Valerio Morabito «Non so come andrà a finire: di sicuro che resti al potere Nicolas Maduro o prevalga l’oppositore Juan Guaidò il Venezuela dovrà ripartire da macerie sociali ed economiche». Elide Garavani è da pochi giorni rientrata in Italia chiudendo temporaneamente la sua attività di merceria a Maracay. «Mio figlio, ingegnere minerario, ha dovuto restare, e anche io spero di tornare in Venezuela dove mi sono trasferita con la famiglia quando ero una ragazzina», racconta la 63enne nata a Brescia e che attualmente ha trovato ospitalità da parenti a Desenzano. Lei è una dei 1050 bresciani che vivono in Venezuela. Un segmento dei 6 milioni di italiani tra prima, seconda e terza generazione. «La comunità italiana è tenuta in grande considerazione dai politici venezuelani, perché oltre a detenere aziende e attività commerciali, ricopre incarichi di spicco nelle municipalità», racconta Elide Garavani. Ecco spiegata la corsa di Maduro e Guaidò ad accaparrarsi la legittimazione dallo Stato italiano.

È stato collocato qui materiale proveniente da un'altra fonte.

==> config.mk <==
export PLATFORM = sky130hd
export DESIGN_NAME = fetch_stage
export DESIGN_NICKNAME = d
export VERILOG_FILES = /design/src/rtl/fetch_stage.sv
export SDC_FILE = /design/constraint.sdc
export NUM_CORES = 1
export LEC_CHECK = 0
export CAP_MARGIN = 20
export CORE_ASPECT_RATIO = 1.75
export CORE_UTILIZATION = 54
export DETAILED_ROUTE_END_ITERATION = 16
export PLACE_DENSITY = 0.83
export SLEW_MARGIN = 10
export SYNTH_ARGS = -nofsm -noshare
export SYNTH_HDL_FRONTEND = slang
export SYNTH_SLANG_ARGS = --single-unit
==> constraint.sdc <==
create_clock -name clk -period 10.44 [get_ports clk]
set_clock_uncertainty 0.2 [all_clocks]
set_input_delay 2.088 -clock clk [delete_from_list [all_inputs] [get_ports clk]]
set_output_delay 2.088 -clock clk [all_outputs]
set_load 0.03 [all_outputs]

LA SITUAZIONE - conferma la commerciante bresciana - è diventata drammatica. Scarseggiano cibo e medicine e l’inflazione oltre il 1500%. E a questo si aggiungono proteste di piazza, saccheggi di commerci e camion che trasportano prodotti alimentari, e ora anche disperati che fuggono dal paese con imbarcazioni di fortuna. Luciano Volante, 56enne di Valera, si è lasciato alle spalle l’inferno per tornare a Montichiari. «Ho deciso di abbandonare il mio Paese dopo la svolta autoritaria di Hugo Chavez. Oggi, purtroppo, i fatti mi hanno dato ragione». Luciano Volante è figlio di italiani che nella seconda metà del Novecento si sono trasferiti in Venezuela. Una famiglia che ha creato la propria fortuna in Sudamerica. «Mio padre ha aperto una fabbrica che produce frigoriferi industriali. Adesso se ne occupa mio fratello, ma da diverso tempo non può più lavorare». Non arriva più la materia prima, ovvero l'acciaio, e dunque i familiari di Luciano Volante devono andare avanti con dei lavoretti o classici espedienti. «Sono stato a Valera e l'ho trovata cambiata, ma in peggio. In generale il Venezuela è irriconoscibile. Così non mi sorprendo se mio fratello deve trascorrere le giornate in cerca di cibo. Per fortuna, fino ad oggi, non hanno avuto bisogno di medicinali ed io continuo a pregare Dio affinché mantenga in salute anche mia madre».

VOLANTE AMMETTE: «La situazione che si è venuta a creare in Venezuela è deprimente per noi che abbiamo conosciuto la democrazia in quel Paese. Certo, era migliorabile ma questo regime ha distrutto il sistema produttivo, ha accantonato il principio di libertà». Sta di fatto che la famiglia di Volante, come quella di Sandra Maria Facin, originaria del Veneto ma residente da una vita in Venezuela e approdata a Brescia per amore, inviano con costanza dei bonifici ai propri familiari. Nessuna cifra esagerata, circa 100 euro, ma è un modo per mostrare vicinanza ai propri cari che ogni giorno sono costretti a convivere con la fame e l'incertezza politica che ha gettato il Paese nella confusione. «Purtroppo i miei familiari non possono venire in Italia e lasciare le loro proprietà - conclude Luciano Volante - perché altrimenti se ne impossesserebbe il regime».